:: EXERCISE DESCRIPTION ::
From the entries below, copy exactly the lines from the one that contains "221 | 25.9 |" through the one that contains "io_dout[1] | 0.66 | 5 |", both included, and only those.

═══ EXERCISE MATERIALS

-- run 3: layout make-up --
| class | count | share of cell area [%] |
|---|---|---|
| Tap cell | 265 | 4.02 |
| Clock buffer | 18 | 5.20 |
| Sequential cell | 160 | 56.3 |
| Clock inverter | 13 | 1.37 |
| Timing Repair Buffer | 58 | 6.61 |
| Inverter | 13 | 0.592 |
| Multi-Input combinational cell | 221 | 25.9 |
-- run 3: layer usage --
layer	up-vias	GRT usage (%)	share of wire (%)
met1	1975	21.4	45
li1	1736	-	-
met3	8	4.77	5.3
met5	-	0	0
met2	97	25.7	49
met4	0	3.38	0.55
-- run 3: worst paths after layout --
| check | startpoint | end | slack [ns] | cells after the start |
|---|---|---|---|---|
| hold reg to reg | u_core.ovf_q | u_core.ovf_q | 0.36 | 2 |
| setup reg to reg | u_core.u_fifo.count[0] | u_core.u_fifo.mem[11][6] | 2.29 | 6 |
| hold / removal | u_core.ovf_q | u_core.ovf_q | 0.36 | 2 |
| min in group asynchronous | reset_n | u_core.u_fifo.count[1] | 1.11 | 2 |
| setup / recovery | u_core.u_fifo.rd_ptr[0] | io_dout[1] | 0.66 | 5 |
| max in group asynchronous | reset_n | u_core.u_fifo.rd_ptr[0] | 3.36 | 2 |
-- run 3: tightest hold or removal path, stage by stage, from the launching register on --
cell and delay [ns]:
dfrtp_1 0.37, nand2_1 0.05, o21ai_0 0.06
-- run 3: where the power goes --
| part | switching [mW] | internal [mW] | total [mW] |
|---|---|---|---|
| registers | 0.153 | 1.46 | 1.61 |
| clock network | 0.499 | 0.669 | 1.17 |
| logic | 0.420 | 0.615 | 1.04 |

══════

:: SOLUTION TO THE PROBLEM ::
| Multi-Input combinational cell | 221 | 25.9 |
-- run 3: layer usage --
layer	up-vias	GRT usage (%)	share of wire (%)
met1	1975	21.4	45
li1	1736	-	-
met3	8	4.77	5.3
met5	-	0	0
met2	97	25.7	49
met4	0	3.38	0.55
-- run 3: worst paths after layout --
| check | startpoint | end | slack [ns] | cells after the start |
|---|---|---|---|---|
| hold reg to reg | u_core.ovf_q | u_core.ovf_q | 0.36 | 2 |
| setup reg to reg | u_core.u_fifo.count[0] | u_core.u_fifo.mem[11][6] | 2.29 | 6 |
| hold / removal | u_core.ovf_q | u_core.ovf_q | 0.36 | 2 |
| min in group asynchronous | reset_n | u_core.u_fifo.count[1] | 1.11 | 2 |
| setup / recovery | u_core.u_fifo.rd_ptr[0] | io_dout[1] | 0.66 | 5 |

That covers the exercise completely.